- [Exercise brief]: Print exactly what the entries say, line by line, from the first line down to the one with "assign chr[2] = idx[2]", inclusive.

- [Data provided]:
########################################

Background: an optimization exercise with open tools, aiming at small area. Do not read the settings as production practice.
The RTL of this run was laid out without a check of its function.
No activity file was given, so power comes from the tool's default toggle rates.

<file path="flow/run.sh">
#!/bin/bash
# synth_recipe.tcl (not shown) runs the flow's synth.tcl, then flattens the netlist and writes it again
# the make line also repeats each setting of config.mk as NAME=value (left out here)
make -C /OpenROAD-flow-scripts/flow DESIGN_CONFIG=/design/flow/config.mk WORK_HOME=/design/flow/orfs CLKGATE_MAP_FILE= SYNTH_SCRIPT=/design/flow/synth_recipe.tcl finish
</file>
<file path="flow/config.mk">
export PLATFORM = sky130hd
export DESIGN_NAME = dxl_decoder
export DESIGN_NICKNAME = dxl_decoder
export VERILOG_FILES = /design/flow/design.v
export SDC_FILE = /design/flow/constraint.sdc
export NUM_CORES = 4
export LEC_CHECK = 0
export CAP_MARGIN = 20
export CORE_MARGIN = 2
export CORE_UTILIZATION = 40
export SLEW_MARGIN = 20
</file>
<file path="flow/constraint.sdc">
create_clock -name core_clock -period 12.0 [get_ports {clk}]
set_input_delay 2.4000 -clock core_clock [delete_from_list [all_inputs] [get_ports {clk}]]
set_output_delay 2.4000 -clock core_clock [all_outputs]
set_load 0.01 [all_outputs]
</file>
Background: an optimization exercise with open tools, aiming at small area. Do not read the settings as production practice.
In this exercise RTL edits were held to simulation tests only and were not proved equivalent to the original.

==> flow/design.v <==
module upid_sym_enc (
    input  wire [4:0] idx,
    output wire [6:0] chr
);
    wire lt6 = ~idx[4] & ~idx[3] & ~(idx[2] & idx[1]);
    wire c6  = ~lt6;
    wire c2  = idx[1] | idx[0];
    assign chr[0] = idx[0] ^ c6;
    assign chr[1] = ~(idx[1] ^ (c6 & idx[0]));
    assign chr[2] = idx[2] ^ (idx[1] | (c6 & idx[0]));
    assign chr[3] = c6 & ~(idx[3] ^ (idx[2] & c2));
    assign chr[4] = lt6 | ~(idx[4] ^ (idx[3] | (idx[2] & c2)));
    assign chr[5] = 1'b1;
    assign chr[6] = c6;
endmodule
module upid_sym_dec (
    input  wire [7:0] chr,
    output wire       valid,
    output wire [4:0] val
);
    wire [4:0] d = chr[4:0];
    wire L = chr[6];
    wire letter_ok = (d != 5'd0) & ~(d[4] & d[3] & (d[2] | (d[1] & d[0])));
    wire digit_ok  = d[4] & ~d[3] & (d[2] | d[1]);
    assign valid = ~chr[7] & chr[5] & (L ? letter_ok : digit_ok);
    wire c3 = d[2] | (d[1] & d[0]);
    assign val[0] = d[0] ^ L;
    assign val[1] = ~(d[1] ^ (L & ~d[0]));
    assign val[2] = ~(d[2] ^ (d[1] & (d[0] | ~L)));
    assign val[3] = L & (d[3] ^ c3);
    assign val[4] = L & (d[4] ^ (d[3] & c3));
endmodule
module upid_core (
    input  wire [3:0]   op,
    input  wire [4:0]   in_idx,
    input  wire [207:0] in_b,
    input  wire [7:0]   in_len,
    input  wire [127:0] in_val,
    input  wire [19:0]  in_pfx,
    input  wire [63:0]  in_ts,
    input  wire [63:0]  in_rnd,
    input  wire [3:0]   in_ver,
    output wire [3:0]   code,
    output wire [127:0] w
);
    genvar i;
    wire [25:0]  dv;
    wire [129:0] dbits;
    generate
        for (i = 0; i < 26; i = i + 1) begin : g_dec
            upid_sym_dec u_dec (.chr(in_b[8*i +: 8]), .valid(dv[i]), .val(dbits[129-5*i -: 5]));
        end
    endgenerate
    wire [127:0] w_pack = {in_ts[39:0], in_rnd, in_pfx, in_ver};
    wire [127:0] w_fb;
    generate
        for (i = 0; i < 16; i = i + 1) begin : g_fb
            assign w_fb[127-8*i -: 8] = in_b[8*i +: 8];
        end
    endgenerate
    wire [3:0] fill;
    assign fill[0] = (in_len[2:0] == 3'd0);
    assign fill[1] = (in_len[2:0] <= 3'd1);
    assign fill[2] = (in_len[2:0] <= 3'd2);
    assign fill[3] = (in_len[2:0] <= 3'd3);
    wire op_symenc = (op == 4'd0);
    wire op_symdec = (op == 4'd1);
    wire op_pack   = (op == 4'd2);
    wire op_unpack = (op == 4'd3);
    wire op_totext = (op == 4'd4);
    wire op_ftext  = (op == 4'd5);
    wire op_pfxenc = (op == 4'd6);
    wire op_pfxdec = (op == 4'd7);
    wire op_tobyte = (op == 4'd8);
    wire op_fbyte  = (op == 4'd9);
    wire s_val = op_unpack | op_totext | op_tobyte;
    wire s_dec = op_ftext | op_symdec | op_pfxenc;
    wire [19:0] fillw = {{5{fill[0]}}, {5{fill[1]}}, {5{fill[2]}}, {5{fill[3]}}} & {20{op_pfxenc}};
    wire [127:0] w_common = ({128{s_val}}     & in_val)
                          | ({128{op_pack}}   & w_pack)
                          | ({128{s_dec}}     & dbits[129:2])
                          | ({128{op_fbyte}}  & w_fb);
    assign w[107:0]   = w_common[107:0];
    assign w[127:108] = w_common[127:108]
                      | fillw
                      | ({20{op_pfxdec}} & in_pfx)
                      | ({20{op_symenc}} & {in_idx, 15'd0});
    wire len26 = (in_len == 8'd26);
    wire len16 = (in_len == 8'd16);
    wire pe_long = (in_len > 8'd4);
    wire [3:0] pe_bad = ~dv[3:0] & ~fill;
    reg [2:0] st;
    always @* begin
        case (op)
            4'd0, 4'd3, 4'd4, 4'd7, 4'd8: st = 3'd0;
            4'd1: st = dv[0] ? 3'd0 : 3'd1;
            4'd2: st = (in_ts[63:40] != 24'd0) ? 3'd4 : 3'd0;
            4'd5: st = !len26 ? 3'd2 : (!(&dv) || dbits[1:0] != 2'b00) ? 3'd1 : 3'd0;
            4'd6: st = pe_long ? 3'd3 : (|pe_bad) ? 3'd1 : 3'd0;
            4'd9: st = len16 ? 3'd0 : 3'd2;
            default: st = 3'd5;
        endcase
    end
    reg [2:0] cls;
    always @* begin
        case (op)
            4'd5, 4'd9: cls = 3'd2;
            4'd8:       cls = 3'd5;
            4'd6:       cls = 3'd6;
            4'd7:       cls = 3'd7;
            default:    cls = op[2:0];
        endcase
    end
    assign code = (st != 3'd0) ? {1'b1, st} : {1'b0, cls};
endmodule
module upid_codec (
    input  wire         clk,
    input  wire         rst,        
    input  wire         req_valid,
    input  wire [3:0]   op,
    input  wire [4:0]   in_idx,
    input  wire [207:0] in_b,
    input  wire [7:0]   in_len,
    input  wire [127:0] in_val,
    input  wire [19:0]  in_pfx,
    input  wire [63:0]  in_ts,
    input  wire [63:0]  in_rnd,
    input  wire [3:0]   in_ver,
    output reg          resp_valid,
    output wire [2:0]   status,
    output wire [4:0]   out_idx,
    output wire [207:0] out_b,
    output wire [7:0]   out_len,
    output wire [127:0] out_val,
    output wire [19:0]  out_pfx,
    output wire [39:0]  out_ts,
    output wire [63:0]  out_rnd,
    output wire [3:0]   out_ver
);
    wire [3:0]   c_code;
    wire [127:0] c_w;
    upid_core u_core (
        .op(op), .in_idx(in_idx), .in_b(in_b), .in_len(in_len), .in_val(in_val),
        .in_pfx(in_pfx), .in_ts(in_ts), .in_rnd(in_rnd), .in_ver(in_ver),
        .code(c_code), .w(c_w)
    );
    reg [3:0]   code_r;
    reg [127:0] w_n;    
    wire [127:0] w_r = ~w_n;
    always @(posedge clk) begin
        if (rst) resp_valid <= 1'b0;
        else     resp_valid <= req_valid;
    end
    always @(posedge clk) begin
        code_r <= c_code;
        w_n  <= ~c_w;
    end
    wire ok = ~code_r[3];
    wire e_symenc = ok & (code_r[2:0] == 3'd0);
    wire e_symdec = ok & (code_r[2:0] == 3'd1);
    wire e_val    = ok & (code_r[2:0] == 3'd2);
    wire e_unpack = ok & (code_r[2:0] == 3'd3);
    wire e_totext = ok & (code_r[2:0] == 3'd4);
    wire e_tobyte = ok & (code_r[2:0] == 3'd5);
    wire e_pfxenc = ok & (code_r[2:0] == 3'd6);
    wire e_pfxdec = ok & (code_r[2:0] == 3'd7);
    assign status  = {3{code_r[3]}} & code_r[2:0];
    assign out_idx = {5{e_symdec}} & w_r[127:123];
    assign out_val = {128{e_val}} & w_r;
    assign out_ts  = {40{e_unpack}} & w_r[127:88];
    assign out_rnd = {64{e_unpack}} & w_r[87:24];
    assign out_ver = {4{e_unpack}} & w_r[3:0];
    assign out_pfx = ({20{e_unpack}} & w_r[23:4]) | ({20{e_pfxenc}} & w_r[127:108]);
    wire [3:0] nf;
    assign nf[0] = (w_r[127:123] != 5'd31);
    assign nf[1] = (w_r[122:118] != 5'd31);
    assign nf[2] = (w_r[117:113] != 5'd31);
    assign nf[3] = (w_r[112:108] != 5'd31);
    wire [3:0] pd_lane;    
    assign pd_lane[3] = nf[3];
    assign pd_lane[2] = nf[3] | nf[2];
    assign pd_lane[1] = pd_lane[2] | nf[1];
    assign pd_lane[0] = pd_lane[1] | nf[0];
    wire [2:0] pd_len = nf[3] ? 3'd4 : nf[2] ? 3'd3 : nf[1] ? 3'd2 : nf[0] ? 3'd1 : 3'd0;
    wire [129:0] tb = {w_r, 2'b00};
    genvar i;
    generate
        for (i = 0; i < 26; i = i + 1) begin : g_lane
            wire [6:0] chr;
            upid_sym_enc u_enc (.idx(tb[129-5*i -: 5]), .chr(chr));
            wire en_t;
            if (i == 0)
                assign en_t = e_totext | e_symenc | (e_pfxdec & pd_lane[0]);
            else if (i < 4)
                assign en_t = e_totext | (e_pfxdec & pd_lane[i]);
            else
                assign en_t = e_totext;
            wire [7:0] tchr = {1'b0, chr & {7{en_t}}};
            if (i < 16) begin : g_byte
                assign out_b[8*i +: 8] = tchr | ({8{e_tobyte}} & w_r[127-8*i -: 8]);
            end else begin : g_txt
                assign out_b[8*i +: 8] = tchr;
            end
        end
    endgenerate
    assign out_len = ({8{e_symenc}} & 8'd1)
                   | ({8{e_totext}} & 8'd26)
                   | ({8{e_tobyte}} & 8'd16)
                   | ({8{e_pfxdec}} & {5'd0, pd_len});
endmodule
export LEC_CHECK = 0
export CAP_MARGIN = 20
export CORE_AREA = 5 5 195 195
export DIE_AREA = 0 0 200 200
export SLEW_MARGIN = 20
create_clock -name core_clock -period 5.0 [get_ports {clk}]
standard.sh (not shown) runs the stock make flow with config.mk's settings and CLKGATE_MAP_FILE= SYNTH_SCRIPT=/design/flow/synth_recipe.tcl, a recipe that flattens the netlist after the stock synthesis.
==> flow/flow/run.sh <==
#!/bin/bash
# Layout flow: the standard ORFS flow with three changes:
#  - synthesis skips Yosys's extract_fa (flow/synth.tcl), registers unchanged;
#  - the port buffers are made from the smallest buffer cell;
#  - the clock tree is built without dummy loads.
# make's full output goes to flow.log; ORFS keeps each step's log under orfs/logs.
set -euo pipefail
bash standard.sh \
  "SYNTH_SCRIPT=$PWD/flow/synth.tcl" \
  "BUFFER_PORTS_ARGS=-buffer_cell sky130_fd_sc_hd__buf_1" \
  "CTS_ARGS=-sink_clustering_enable -repair_clock_nets -dont_use_dummy_load" \
  finish > flow.log 2>&1
==> flow/flow/synth.tcl <==
proc synth {args} { yosys synth -nofsm -noshare {*}$args }
proc extract_fa {args} { puts "extract_fa skipped" }
source $::env(SCRIPTS_DIR)/synth.tcl
# left out here: clear keep_hierarchy, flatten, clean up, hide names made inside functions, write 1_2_yosys.v
The starting point died in I/O pin placement (3_2_place_iop), error PPL-0024.
Next try:
==> flow/flow/run.sh (replaced) <==
#!/bin/bash
# Layout flow: the standard ORFS flow with these changes:
#  - synthesis skips Yosys's extract_fa and maps with flow/abc_area.script
#    (flow/synth.tcl); the registers are the standard synthesis's;
#  - the port buffers are made from the smallest buffer cell;
#  - the clock tree is built from clkbuf_8 cells, without dummy loads.
# make's full output goes to flow.log; ORFS keeps each step's log under orfs/logs.
set -euo pipefail
bash standard.sh \
  "SYNTH_SCRIPT=$PWD/flow/synth.tcl" \
  "BUFFER_PORTS_ARGS=-buffer_cell sky130_fd_sc_hd__buf_1" \
  "CTS_ARGS=-sink_clustering_enable -repair_clock_nets -dont_use_dummy_load -buf_list sky130_fd_sc_hd__clkbuf_8" \
  finish > flow.log 2>&1
==> flow/flow/abc_area.script (new file) <==
&get -n
&st
&dch
&nf
&put
--- a/flow/flow/synth.tcl
+++ b/flow/flow/synth.tcl
@@ -2,0 +3,8 @@
+# Map the logic with flow/abc_area.script (one &dch/&nf pass, no ABC
+# buffering or sizing; the placer's resizer sizes the cells).
+set ::flow_dir [file dirname [file normalize [info script]]]
+proc abc {args} {
+  set i [lsearch $args -script]
+  lset args [expr {$i + 1}] $::flow_dir/abc_area.script
+  yosys abc {*}$args
+}
Settings changed: CAP_MARGIN 20 to 5, CORE_AREA 5 5 195 195 to 5 5 295 295, DIE_AREA 0 0 200 200 to 0 0 300 300, SLEW_MARGIN 20 to 5.
The changed run went through all stages and came out clean.
Area after synthesis fell by a little under a tenth.
Synthesized cell count falls by a few percent.
Next try:
==> flow/flow/run.sh (replaced) <==
#!/bin/bash
# Layout flow: the standard ORFS flow with three changes:
#  - synthesis skips Yosys's extract_fa (flow/synth.tcl), registers unchanged;
#  - the port buffers are made from the smallest buffer cell;
#  - the clock tree is built without dummy loads.
# make's full output goes to flow.log; ORFS keeps each step's log under orfs/logs.
set -euo pipefail
bash standard.sh \
  "SYNTH_SCRIPT=$PWD/flow/synth.tcl" \
  "BUFFER_PORTS_ARGS=-buffer_cell sky130_fd_sc_hd__buf_1" \
  "CTS_ARGS=-sink_clustering_enable -repair_clock_nets -dont_use_dummy_load" \
  finish > flow.log 2>&1
==> flow/flow/synth.tcl (replaced) <==
proc synth {args} { yosys synth -nofsm -noshare {*}$args }
proc extract_fa {args} { puts "extract_fa skipped" }
source $::env(SCRIPTS_DIR)/synth.tcl
# left out here: clear keep_hierarchy, flatten, clean up, hide names made inside functions, write 1_2_yosys.v
Settings changed: CAP_MARGIN 5 to 20, SLEW_MARGIN 5 to 20.
removed: flow/flow/abc_area.script
The new run completed without violations.
Count of clock-buffer cells in the layout is unchanged.
First-iteration DRC count increases by 23%.
Sequential share of layout area fell by 0.45 points.
Synthesized cell count is higher by 4.5%.
Die area stays the same.
Fmax is higher by 4.2%.
Worst setup slack gains 180 ps.

[port drivers added, routing unchanged]
The results above use ideal ports. As a check the final layouts listed here were re-extracted and re-timed, cells and wires unchanged.
Step 1: set_driving_cell puts a clkbuf_16 on clk and a buf_2 on each other input, an assumption about the parent block.
Step 2 adds t to the input delays and takes it off the output delays; t is the mean of the earliest and latest rising clock arrival at the registers after step 1. Input paths then give back, and output paths get back, about the clock's delay inside the block.
Slacks: ideal / step 1 / step 2; pairs: ideal / step 1.
run | t (ns) | slack for setup (ns) | worst hold slack (ns) | worst setup path after step 2 | cell pins on the clock port's net
the second run | 0.605 | 0.607 / 0.542 / 0.549 | 0.605 / 0.574 / 1.179 | input to register | 1
the third run | 0.525 | 0.786 / 0.732 / 0.742 | 0.675 / 0.648 / 1.173 | input to register | 1
After both steps every run listed still meets setup and hold. For the second run, which loses most, drivers alone change the setup slack by -0.065 ns; drivers and shift together by -0.058 ns.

########################################

- [Solution to the exercise]:
Background: an optimization exercise with open tools, aiming at small area. Do not read the settings as production practice.
The RTL of this run was laid out without a check of its function.
No activity file was given, so power comes from the tool's default toggle rates.

<file path="flow/run.sh">
#!/bin/bash
# synth_recipe.tcl (not shown) runs the flow's synth.tcl, then flattens the netlist and writes it again
# the make line also repeats each setting of config.mk as NAME=value (left out here)
make -C /OpenROAD-flow-scripts/flow DESIGN_CONFIG=/design/flow/config.mk WORK_HOME=/design/flow/orfs CLKGATE_MAP_FILE= SYNTH_SCRIPT=/design/flow/synth_recipe.tcl finish
</file>
<file path="flow/config.mk">
export PLATFORM = sky130hd
export DESIGN_NAME = dxl_decoder
export DESIGN_NICKNAME = dxl_decoder
export VERILOG_FILES = /design/flow/design.v
export SDC_FILE = /design/flow/constraint.sdc
export NUM_CORES = 4
export LEC_CHECK = 0
export CAP_MARGIN = 20
export CORE_MARGIN = 2
export CORE_UTILIZATION = 40
export SLEW_MARGIN = 20
</file>
<file path="flow/constraint.sdc">
create_clock -name core_clock -period 12.0 [get_ports {clk}]
set_input_delay 2.4000 -clock core_clock [delete_from_list [all_inputs] [get_ports {clk}]]
set_output_delay 2.4000 -clock core_clock [all_outputs]
set_load 0.01 [all_outputs]
</file>
Background: an optimization exercise with open tools, aiming at small area. Do not read the settings as production practice.
In this exercise RTL edits were held to simulation tests only and were not proved equivalent to the original.

==> flow/design.v <==
module upid_sym_enc (
    input  wire [4:0] idx,
    output wire [6:0] chr
);
    wire lt6 = ~idx[4] & ~idx[3] & ~(idx[2] & idx[1]);
    wire c6  = ~lt6;
    wire c2  = idx[1] | idx[0];
    assign chr[0] = idx[0] ^ c6;
    assign chr[1] = ~(idx[1] ^ (c6 & idx[0]));
    assign chr[2] = idx[2] ^ (idx[1] | (c6 & idx[0]));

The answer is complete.